Fenomena Cinta pada AI: Wamenkomdigi Siapkan Peta Jalan AI Nasional untuk Antisipasi Dampak Etis
Wamenkomdigi Nezar Patria mengungkapkan pemerintah sedang menyusun Peta Jalan AI Nasional untuk mengantisipasi dampak etis dan sosial AI, termasuk fenomena 'synthetic relationship'.
Pemerintah Indonesia melalui Wakil Menteri Komunikasi dan Digital (Wamenkomdigi) Nezar Patria tengah serius menggarap sebuah Peta Jalan Kecerdasan Buatan (AI) nasional. Inisiatif ini bertujuan untuk mengantisipasi berbagai dampak yang mungkin timbul dari perkembangan pesat teknologi AI. Dokumen strategis ini diharapkan dapat membimbing arah pengembangan AI di Tanah Air.
Peta jalan tersebut dirancang untuk membentuk ekosistem AI yang tidak hanya etis dan bertanggung jawab, tetapi juga mampu meningkatkan daya saing bangsa di kancah global. Visi utamanya adalah mewujudkan Indonesia Emas 2045 dengan dukungan teknologi cerdas. Hal ini disampaikan Nezar Patria dalam sebuah kesempatan di Kantor RRI, Jakarta Pusat, baru-baru ini.
Nezar Patria menekankan pentingnya dokumen ini mengingat produk berbasis AI kini telah membanjiri pasar teknologi global. Interaksi antara manusia dan AI pun semakin intens dan tak terhindarkan dalam kehidupan sehari-hari. Oleh karena itu, regulasi dan panduan yang jelas sangat dibutuhkan.
Fenomena 'Synthetic Relationship' dan Tantangan Etika AI
Produk kecerdasan buatan (AI) kini telah menjadi bagian integral dari kehidupan masyarakat, bahkan memunculkan fenomena unik yang disebut "synthetic relationship". Fenomena ini merujuk pada keterikatan emosional yang intens antara manusia dan mesin AI. Hal ini menunjukkan bagaimana batas antara interaksi manusia dan teknologi semakin kabur.
Dalam beberapa laporan, Nezar Patria menyebutkan adanya kasus di mana individu jatuh cinta dengan mesin AI, bahkan sampai kehilangan nyawa.
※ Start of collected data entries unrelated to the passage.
<file path="src/rtl/dataflow_pkg.sv">
// Inter-stage record types and the fetch state encoding for the 5-stage core.
package dataflow_pkg;

  localparam int DataSize = 32;

  typedef struct packed {
    logic [DataSize-1:0] pc;
    logic [DataSize-1:0] pc_plus_4;
    logic [31:0]         inst;
  } if_id_t;

  typedef enum logic [1:0] {
    Idle,
    Wait,
    Drop
  } fetch_state_t;

endpackage

</file>
<file path="src/rtl/instruction_pkg.sv">
// Instruction-encoding constants shared by the front end of the core.
package instruction_pkg;

  localparam logic [31:0] NopInstruction = 32'h0000_0013;

endpackage

</file>
<file path="src/rtl/sync_fifo.sv">
// Small synchronous FIFO with clear; head entry is visible combinationally.
module sync_fifo #(
  parameter int Width = 8,
  parameter int Depth = 2,
  localparam int PtrW = $clog2(Depth),
  localparam int CntW = PtrW + 1
) (
  input  logic             clock,
  input  logic             reset,
  input  logic             clear,
  input  logic             push,
  input  logic             pop,
  input  logic [Width-1:0] push_data,
  output logic [Width-1:0] head_data,
  output logic [CntW-1:0]  count,
  output logic             full,
  output logic             empty
);

  logic [Width-1:0] mem [Depth];
  logic [PtrW-1:0]  rd_ptr;
  logic [PtrW-1:0]  wr_ptr;

  always_ff @(posedge clock) begin
    if (reset || clear) begin
      rd_ptr <= '0;
      wr_ptr <= '0;
      count  <= '0;
    end else begin
      if (push) wr_ptr <= wr_ptr + PtrW'(1);
      if (pop)  rd_ptr <= rd_ptr + PtrW'(1);
      count <= count + CntW'(push) - CntW'(pop);
    end
  end

  // Storage is plain data: no reset, and a cleared push never lands.
  always_ff @(posedge clock) begin
    if (push && !clear) mem[wr_ptr] <= push_data;
  end

  assign head_data = mem[rd_ptr];
  assign full      = (count == CntW'(Depth));
  assign empty     = (count == '0);

endmodule

</file>
<file path="src/rtl/fetch_stage.sv">
// Instruction fetch: owns the PC, keeps one memory request outstanding and
// buffers fetched words for Decode; flush redirects and squashes in-flight work.
module fetch_stage
  import dataflow_pkg::*;
  import instruction_pkg::*;
#(
  parameter logic [DataSize-1:0] ResetPc   = '0,
  parameter int                  FifoDepth = 2
) (
  input  logic                clock,
  input  logic                reset,
  output logic                inst_mem_en,
  output logic [DataSize-1:0] inst_mem_addr,
  input  logic                inst_mem_ack,
  input  logic [31:0]         inst_mem_rd_dat,
  input  logic                stall,
  input  logic                flush,
  input  logic [DataSize-1:0] flush_pc,
  output if_id_t              if_id,
  output logic                if_id_valid
);

  localparam int CntW = $clog2(FifoDepth) + 1;

  fetch_state_t        state, state_nxt;
  logic [DataSize-1:0] fetch_pc, fetch_pc_nxt;
  logic [DataSize-1:0] drop_pc, drop_pc_nxt;
  logic [DataSize-1:0] addr_sel;
  logic [CntW-1:0]     count;
  logic [CntW-1:0]     count_after_push;
  logic                fifo_full, fifo_empty;
  logic                push, pop, space, ack_wait;
  if_id_t              push_rec, head_rec;

  assign pop              = if_id_valid && !stall;
  assign space            = !fifo_full || pop;
  assign ack_wait         = inst_mem_ack && (state == Wait);
  assign push             = ack_wait && !flush;
  assign count_after_push = count + CntW'(1) - CntW'(pop);
  assign push_rec         = '{pc:        fetch_pc,
                              pc_plus_4: fetch_pc + DataSize'(4),
                              inst:      inst_mem_rd_dat};

  sync_fifo #(
    .Width($bits(if_id_t)),
    .Depth(FifoDepth)
  ) u_fifo (
    .clock    (clock),
    .reset    (reset),
    .clear    (flush),
    .push     (push),
    .pop      (pop),
    .push_data(push_rec),
    .head_data(head_rec),
    .count    (count),
    .full     (fifo_full),
    .empty    (fifo_empty)
  );

  always_comb begin
    state_nxt    = state;
    fetch_pc_nxt = fetch_pc;
    drop_pc_nxt  = drop_pc;
    if (flush) begin
      fetch_pc_nxt = {flush_pc[DataSize-1:2], 2'b00};
      // An unanswered request must still complete on the bus at its old address.
      if (state != Idle && !inst_mem_ack) begin
        state_nxt = Drop;
        if (state == Wait) drop_pc_nxt = fetch_pc;
      end else begin
        state_nxt = Wait;
      end
    end else begin
      unique case (state)
        Idle: if (space) state_nxt = Wait;
        Wait: begin
          if (inst_mem_ack) begin
            fetch_pc_nxt = fetch_pc + DataSize'(4);
            state_nxt    = (count_after_push < CntW'(FifoDepth)) ? Wait : Idle;
          end
        end
        Drop: if (inst_mem_ack) state_nxt = Wait;
        default: state_nxt = Idle;
      endcase
    end
  end

  always_ff @(posedge clock) begin
    if (reset) begin
      state    <= Idle;
      fetch_pc <= ResetPc;
    end else begin
      state    <= state_nxt;
      fetch_pc <= fetch_pc_nxt;
    end
  end

  always_ff @(posedge clock) begin
    drop_pc <= drop_pc_nxt;
  end

  assign addr_sel      = (state == Drop) ? drop_pc : fetch_pc;
  assign inst_mem_en   = (state != Idle);
  assign inst_mem_addr = {addr_sel[DataSize-1:2], 2'b00};
  assign if_id_valid   = !fifo_empty;
  assign if_id         = if_id_valid ? head_rec
                                     : '{pc: '0, pc_plus_4: '0, inst: NopInstruction};

endmodule
</file>
<file path="config.mk">
export PLATFORM = sky130hd
export DESIGN_NAME = fetch_stage
export DESIGN_NICKNAME = d
export VERILOG_FILES = /design/src/rtl/dataflow_pkg.sv /design/src/rtl/instruction_pkg.sv /design/src/rtl/sync_fifo.sv /design/src/rtl/fetch_stage.sv
export SDC_FILE = /design/constraint.sdc
export NUM_CORES = 1
export LEC_CHECK = 0
export ABC_AREA = 1
export CAP_MARGIN = 20
export CORE_MARGIN = 4
export CORE_UTILIZATION = 37
export CTS_CLUSTER_DIAMETER = 100
export DETAILED_ROUTE_END_ITERATION = 12
export PLACE_DENSITY = 0.62
export SETUP_SLACK_MARGIN = 0.2
export SYNTH_ARGS = -nofsm -noshare
export SYNTH_HDL_FRONTEND = slang
export SYNTH_SLANG_ARGS = --single-unit
</file>
<file path="constraint.sdc">
create_clock -name clock -period 15.95 [get_ports clock]
set_input_delay 1.595 -clock clock [delete_from_list [all_inputs] [get_ports clock]]
set_output_delay 1.595 -clock clock [all_outputs]
set_load 0.005 [all_outputs]
</file>
# Word level (Yosys, flattened, before mapping)
# Memory sizes are Yosys's and may differ from the RTL's. A register that Yosys moved wholly into a read port is not among the register bits.
# Index checks and enable logic that the tools add are counted.
[totals] register_bits=70 latch_bits=0 ram_bits=192 mem_bits_ro=0 in_bits=69 out_inout_bits=130 elab_cells=60 mem_count=1
[memory_table] name="u_fifo.mem" words=2 word_bits=96 read_ports=1 rd_clocked_by_memory_dff=1 write_ports=1 line="sync_fifo.sv:20" source="logic [Width-1:0] mem [Depth];"
[classes] add_sub_neg=7 n_mul=0 div_mod_pow=0 magnitude_cmp=1 n_eq_ne=6 shift=0 mux=16 bitwise=0 n_reduce_logical=22
[op_table] cell="$mux 32" n=4
[op_table] cell="$mux 96" n=1
[op_table] cell="$add 32x3->32 const B" n=1
[op_table] cell="$mux 2" n=5
[op_table] cell="$ne 3x3->1 const B" n=3
[op_table] cell="$pmux 2 s3" n=1
[op_table] cell="$reduce_and 3->1" n=2
[op_table] cell="$reduce_bool 2->1" n=3
[op_table] cell="$logic_and 1x1->1" n=5
[op_table] cell="$logic_not 1->1" n=5
[op_table] cell="$mux 1" n=5
[op_table] cell="$eq 2x2->1 const B" n=2
[op_table] cell="$logic_not 2->1" n=2
[op_table] cell="$reduce_and 2->1" n=2
[op_table] cell="$sub 2x1->2" n=2
[op_table] cell="$add 1x1->1 const B" n=2
[op_table] cell="$add 2x1->2" n=1
[op_table] cell="$add 2x1->2 const B" n=1
[op_table] cell="$eq 2x1->1 const B" n=1
[op_table] cell="$logic_or 1x1->1" n=2
[op_table] cell="$lt 2x2->1 const B" n=1
[op_table] cell="$reduce_or 2->1" n=1

# Depth between registers and ports, before layout
# Gate-level depths: netlist of run 1.
[depth] depth_word=9 mapped_depth=10 depth_no_buf=10

# Modules after synthesis
# From an unflattened synthesis of run 1, not the netlist that was laid out.
[unflattened] cells_unflattened=1036 area_unflattened_um2=11741.3
[by_module_without_submodules] mod="sync_fifo" instances=1 cells_each=329 area_each_um2=7358.3 seq_area_each_um2=5865.6
[by_module_without_submodules] mod="fetch_stage" instances=1 cells_each=707 area_each_um2=4383.0 seq_area_each_um2=1541.5

# Worst setup path before layout of run 1
# Ideal clock, no wire load.
[synth_timing] path_kind="in2reg" startpoint="input flush" endpoint="memory u_fifo.mem[0][0] (netlist name), enable pin" setup_ns=0.544 arrival_time_ns=5.882 t_required_ns=15.406 setup_slack_ns=9.524 path_stages=4 n_path_buf=1 path_cell_list="clkbuf_1 -> nor2_1 -> inv_1 -> nor2_1"
[synth_via] elab_chain_cells=5
[synth_rtl] element="from (decl)" line="fetch_stage.sv:17" source="input logic flush,"
[synth_rtl] element="$logic_not 1->1 (*)" line="sync_fifo.sv:38, fetch_stage.sv:38"
[synth_rtl] element="$logic_and 1x1->1" line="fetch_stage.sv:38" source="assign push = ack_wait && !flush;"
[synth_rtl] element="$logic_and 1x1->1 (*)" line="sync_fifo.sv:38" source="if (push && !clear) mem[wr_ptr] <= push_data;"
[synth_rtl] element="$mux 1 (*)" line="sync_fifo.sv:38"
[synth_rtl] element="$mux 1 (implied by the code) (*)" line="sync_fifo.sv:38"
[synth_rtl] element="to (decl)" line="sync_fifo.sv:20"
# Every way passes the cells marked *; elsewhere a longest branch is shown, timed or not.

# Worst setup path in the final report of run 1
[layout_timing] startpoint="input flush" endpoint="memory u_fifo.mem[0][51] (netlist name), enable pin"
# The elaborated chain is that of the path after synthesis.

==> results of run 1 <==
-- sequential cells by signal, summed over array words and instances (netlist names), named ones only --
register       cells
u_fifo.wr_ptr      1
drop_pc           30
state              2
u_fifo.mem       184
u_fifo.rd_ptr      1
fetch_pc          30
u_fifo.count       2
-- layout make-up --
cell class | instances | area, sq um | area share, %
clock buffers | 34 | 752.0 | 5.436
clock inverters | 15 | 127.6 | 0.9226
inverters | 66 | 249.0 | 1.800
multi-input cells | 666 | 3084 | 22.30
flip-flops and latches | 251 | 7171 | 51.84
well taps | 378 | 473.0 | 3.419
repair buffers | 200 | 1977 | 14.29
-- logic make-up after synthesis --
group                    count (synthesis)  synth area share (%)
AO/OA/AOI/OAI                          170                 8.103
XOR/XNOR                                17                 1.817
adder cells (fa/ha/maj)                  4                0.4691
buffers and inverters                  120                 4.503
flip-flops                             251                 67.17
other                                    1               0.03514
AND/OR/NAND/NOR                        469                 17.91
-- worst paths after layout --
kind,startpoint,endpoint,slack (ns),cells after the start
worst max-delay path,flush,u_fifo.mem[0][51],11.12,6
worst min-delay path,u_fifo.wr_ptr,u_fifo.wr_ptr,0.52,2
worst max register to register,state[0],u_fifo.mem[0][51],12.20,7
worst min register to register,u_fifo.wr_ptr,u_fifo.wr_ptr,0.52,2
-- cell usage after synthesis (all sizes together) --
cell type,instances,share of area [%]
conb,1,0.035
nor2,55,2.6
o21ai,47,2.2
edfxtp,214,60
a311oi,1,0.082
clkbuf,39,1.4
a31oi,8,0.47
xnor2,5,0.41
nand3,21,0.98
nand2,384,14
nor3b,2,0.14
nor3,1,0.047
ha,4,0.47
inv,66,2.3
a21oi,114,5.3
buf,15,0.81
or2,2,0.12
dfxtp,37,6.9
xor2,12,1.4
and2,4,0.23
-- power groups by stage --
| stage | registers (mW) | logic [mW] | clock network (mW) |
|---|---|---|---|
| detailed placement | 0.758 | 0.102 | 0 |
| global placement | 0.757 | 0.101 | 0 |
| floorplan | 0.754 | 0.0445 | 0 |
| finish | 0.744 | 0.101 | 0.608 |
| global route | 0.746 | 0.112 | 0.647 |
| CTS | 0.744 | 0.103 | 0.623 |
-- placed cells by master (no fill, tap or decap), drive strengths merged --
master         count
or2                2
a21oi            114
ha                 4
nand2            384
clkinvlp           2
o21ai             47
a311oi             1
clkinv            12
clkbuf            34
nor3               1
bufinv             2
dfxtp             37
inv               65
and2               4
clkdlybuf4s50    190
a31oi              8
buf               10
nor2              55
nor3b              2
edfxtp           214
xor2              12
xnor2              5
conb               6
nand3             21
-- worst max-delay path, cell delays in order --
cell,delay [ns]
clkdlybuf4s50_1,0.39
buf_4,0.27
nor2_4,0.72
inv_1,0.28
nor2_4,0.72
buf_4,0.86
-- layer usage --
layer  GRT usage, %  up-vias  wire length [um]
met5              0        -                17
met4          4.415        2               706
met3          3.238       50              1794
met2          29.60      226             13410
met1          23.19     3688             12140
li1               -     3788                 -
==> flow_metrics.tcl, run 1 <==
set metrics [dict create \
    crit_fanout 66 \
    die-area_sq_mm 0.03162 \
    fmax_mhz 207.2 \
    wl_mm 28.07 \
    grt_use_total_pct 17.44 \
    status "finished, final reports clean" \
    fin_area_sq_mm 0.01383 \
    swShare_pct 21.37 \
    portBuffers 190 \
    finalPower_mw 1.453 \
    chipHeight_um 177.8 \
    worstSetupStartpointType "input port" \
    pwr-share-clk_pct 41.9 \
    setup_viol 0 \
    slew_headroom_pct 33.89 \
    avgSynthCellArea_sq_um 10.34 \
    clock_path_buffers 3 \
    cts_buffers 27 \
    avgViaCountPerCell 4.816 \
    crit_type "in2reg" \
    core-area_sq_mm 0.02809 \
    wire_per_inst_um 17.44 \
    holdBufCountCts 0 \
    detail-route-antenna-nets 0 \
    clk_pin_slew_ns 0.06 \
    synth.cell_area_sq_mm 0.01067 \
    vdd_ir_drop_max_uv 72.73 \
    p_int_mw 1.142 \
    post-place-cells 1561 \
    area_delta_synth_final_pct 29.64 \
    drc 0 \
    clk_latency_ns 0.52 \
    p_per_area_mw_per_mm2 105.0 \
    firstDrtPassIters 4 \
    post_cts_buffers 0 \
    synth_cells 1032 \
    fin_skew_ns 0.005227 \
    power_frac_comb_pct 6.9 \
    hp-class "reg2reg" \
    yosysSeqAreaShare_pct 67.17 \
    grt_pass1_vias 7719 \
    drive_gt1_share_pct 6.981 \
    hpwl_mm 17.76 \
    setup_tns_ns 0 \
    gr-total-overflow 0 \
    dp_slack_ns 10.51 \
    finalMaxSlewViolations 0 \
    tightest_slew_ns 0.9916 \
    num-fill-cells 2577 \
    fin_crit_sh_pct 30.26 \
    final_core_util_pct 49.25 \
    first_iter_violations 458 \
    cp-end-kind "register" \
    finalNonFillerCells 1610 \
    p_seq_share_pct 51.2 \
    rsz0062_at_grt "false" \
    ys_ff_latch 251 \
    place_area_sq_mm 0.01295 \
    required_ns 16.09 \
    grt_max_degree 70 \
    htree_levels 1 \
    leakagePower_nw 4.882 \
    ctsResizeCount 0 \
    num_vias 7754 \
    diodes 0 \
    cts_tree "done" \
    fin_nets 1285 \
    maxCapViolCount 0 \
    finalHoldWorstSlack_ns 0.5189 \
    final_hold_viol_count 0 \
    rows 61 \
    cts_sinks 251 \
    num_io_pins 199 \
    antenna_found_initial 1 \
    place.gp.congestion 0.8295 \
    power_switching_mw 0.3104 \
    fin_crit_ns 4.826 \
    arrival_ns 4.97 \
    grt_pass1_wl_mm 42.97 \
    cts_root_buf "clkbuf_16" \
    die_w_um 177.8 \
    initial_utilization_pct 37.99 \
    yosysUniqueCellTypes 27 \
    timing.final.ws_setup_ns 11.12 \
    synth_warnings 0 \
]
Note: power is estimated with default switching activity, not from simulation.
==> inputs of run 2 (changes only) <==
--- a/config.mk
+++ b/config.mk
@@ -11,7 +11,7 @@
 export CORE_UTILIZATION = 37
 export CTS_CLUSTER_DIAMETER = 100
 export DETAILED_ROUTE_END_ITERATION = 12
-export PLACE_DENSITY = 0.62
+export PLACE_DENSITY = 0.64
 export SETUP_SLACK_MARGIN = 0.2
 export SYNTH_ARGS = -nofsm -noshare
 export SYNTH_HDL_FRONTEND = slang
==> constraint.sdc (replaced) <==
create_clock -name clock -period 4.2 [get_ports clock]
set_input_delay 0.42 -clock clock [delete_from_list [all_inputs] [get_ports clock]]
set_output_delay 0.42 -clock clock [all_outputs]
set_load 0.005 [all_outputs]
==> flow_metrics.tcl, run 2 (synthesis results as in run 1) <==
set metrics [dict create \
    hpwl_mm 18.27 \
    p_per_area_mw_per_mm2 410.5 \
    fin_area_sq_mm 0.01398 \
    holdBufCountCts 0 \
    cts_sinks 251 \
    rsz0062_at_grt "false" \
    final_hold_viol_count 0 \
    num_vias 7822 \
    setup_viol 0 \
    clock_path_buffers 3 \
    firstDrtPassIters 4 \
    slowest_delay_ns 0.60 \
    core-area_sq_mm 0.02809 \
    first_iter_violations 565 \
    rows 61 \
    slew_headroom_pct 45.74 \
    mostFrequentLayoutCells "nand2_1 (378), edfxtp_1 (214), clkdlybuf4s50_1 (190)" \
    regMostFlops "u_fifo.mem" \
    drive_gt1_share_pct 7.661 \
    num-fill-cells 2587 \
    avgViaCountPerCell 4.834 \
    cts_buffers 28 \
    cp-end-kind "primary output" \
    crit_chain "inv_2, buf_4, nand2_1, a21oi_1, clkdlybuf4s50_1" \
    finalMaxSlewViolations 0 \
    place.gp.congestion 0.7994 \
    grt_use_total_pct 17.43 \
    area_delta_synth_final_pct 31.03 \
    cts_tree "done" \
    die_w_um 177.8 \
    crit_type "reg2out" \
    min_path_cells 1 \
    worst-path-buf-inv 3 \
    largest_reg_flops 184 \
    grt_pass1_wl_mm 42.93 \
    tightest_slew_ns 0.8119 \
    largestRegisters "u_fifo.mem: 184 flops, drop_pc: 30 flops, fetch_pc: 30 flops" \
    hp-class "in2reg" \
    worstSetupStartpointType "register" \
    detail-route-antenna-nets 0 \
    setup_tns_ns 0 \
    gr-total-overflow 0 \
    ctsResizeCount 0 \
    finalNonFillerCells 1618 \
    vdd_ir_drop_max_uv 242.4 \
    cts_root_buf "clkbuf_16" \
    arrival_ns 2.85 \
    reg2regPathDepth 9 \
    fin_crit_sh_pct 77.78 \
    chipHeight_um 177.8 \
    portBuffers 190 \
    fin_crit_ns 3.267 \
    initial_utilization_pct 37.99 \
    status "finished, final reports clean" \
    final_common_cell "nand2_1" \
    worst-path-stages 5 \
    critPathTopFamily "buffers and inverters" \
    final_core_util_pct 49.78 \
    grt_max_degree 62 \
    clk_latency_ns 0.53 \
    crit_slowest_cell "buf_4" \
    fin_skew_ns 0.01437 \
    maxCapViolCount 0 \
    drc 0 \
    wire_per_inst_um 17.45 \
    die-area_sq_mm 0.03162 \
    place_area_sq_mm 0.01300 \
    post-place-cells 1566 \
    clk_pin_slew_ns 0.06 \
    diodes 0 \
    antenna_found_initial 0 \
    num_io_pins 199 \
    required_ns 3.78 \
    fmax_mhz 306.1 \
    htree_levels 1 \
    leakagePower_nw 4.965 \
    fin_nets 1291 \
    wl_mm 28.24 \
    post_cts_buffers 0 \
    crit_fanout 61 \
    grt_pass1_vias 7530 \
]
run 2: path summary, 6_finish.rpt:
check	from	end	slack (ns)
max	register	if_id[53]	0.93
min	inst_mem_rd_dat[1]	u_fifo.mem[0][1]	0.47
max reg2reg	u_fifo.count[1]	u_fifo.count[1]	1.82
min reg2reg	fetch_pc[31]	drop_pc[31]	0.52
run 2: routing by layer:
layer	track usage (%)	part of all wire, %	vias to the layer above
met5	0	0	-
met4	5.382	2.9	0
met3	3.281	6.4	41
met2	28.84	47	248
met1	23.39	43	3728
li1	-	-	3805
run 2: area by class of cell:
class | instances | area (sq um) | area share [%]
flip-flops and latches | 251 | 7171 | 51.29
multi-input cells | 666 | 3079 | 22.02
repair buffers | 205 | 2027 | 14.50
clock buffers | 42 | 844.6 | 6.041
well taps | 378 | 473.0 | 3.383
inverters | 66 | 247.7 | 1.772
clock inverters | 10 | 138.9 | 0.9934
run 2: report_power, final:
group	internal (mW)	switching (mW)	total [mW]	leakage (nW)
clock	1.57	0.954	2.53	0.484
sequential	2.77	0.0531	2.83	2.26
combinational	0.187	0.200	0.386	2.22
run 2: stage by stage:
step	power, mW	setup WS, ns	hold slack (ns)
2_1_floorplan	3.030	0.4976	0.4650
3_3_place_gp	3.260	1.444	0.5034
3_5_place_dp	3.267	1.432	0.5040
4_1_cts	5.794	0.8567	0.4456
5_1_grt	5.940	0.7323	0.4544
6_report	5.738	0.9330	0.4716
Mereka menganggap mesin tersebut layaknya manusia sungguhan dan menjalin hubungan emosional yang mendalam. "Dan itu bukan fiksi, itu fakta pada hari ini," tegas Nezar Patria, menggarisbawahi urgensi penanganan isu ini.
Selain itu, Wamenkomdigi juga menyoroti kemampuan AI generatif yang kini mampu menciptakan sosok seseorang yang tidak pernah ada sebelumnya. Sosok virtual ini dapat berinteraksi layaknya manusia, memberikan masukan, dan bahkan menampilkan sentuhan emosional yang hangat. Perkembangan ini menimbulkan pertanyaan serius mengenai etika dan realitas dalam interaksi digital.
Mewujudkan Ekosistem AI yang Etis dan Berdaya Saing Global
Untuk menghadapi berbagai implikasi dari perkembangan teknologi AI yang masif ini, pemerintah menyiapkan Peta Jalan AI Nasional. Dokumen ini secara khusus mengedepankan aspek tanggung jawab dan etika dalam pengembangan serta pemanfaatan AI. Tujuannya adalah memastikan bahwa inovasi AI berjalan seiring dengan nilai-nilai kemanusiaan.
Peta jalan ini tidak hanya berfokus pada regulasi, tetapi juga dirancang untuk menciptakan ekosistem riset yang kondusif. Selain itu, diharapkan dapat menumbuhkan iklim investasi yang sehat di sektor kecerdasan buatan. Ini akan mendukung pencapaian Program Prioritas Nasional yang telah ditetapkan pemerintah.
"Visi dan misi yang ada di peta jalan AI dibuat untuk bisa menciptakan satu ekosistem kolaborasi riset dan inovasi kecerdasan artifisial juga," ucap Nezar. Ia menambahkan bahwa peta jalan ini juga diharapkan bisa menyiapkan "use case" atau kasus penggunaan yang relevan untuk Program Prioritas Nasional. Upaya ini merupakan langkah strategis menuju Indonesia Emas 2045.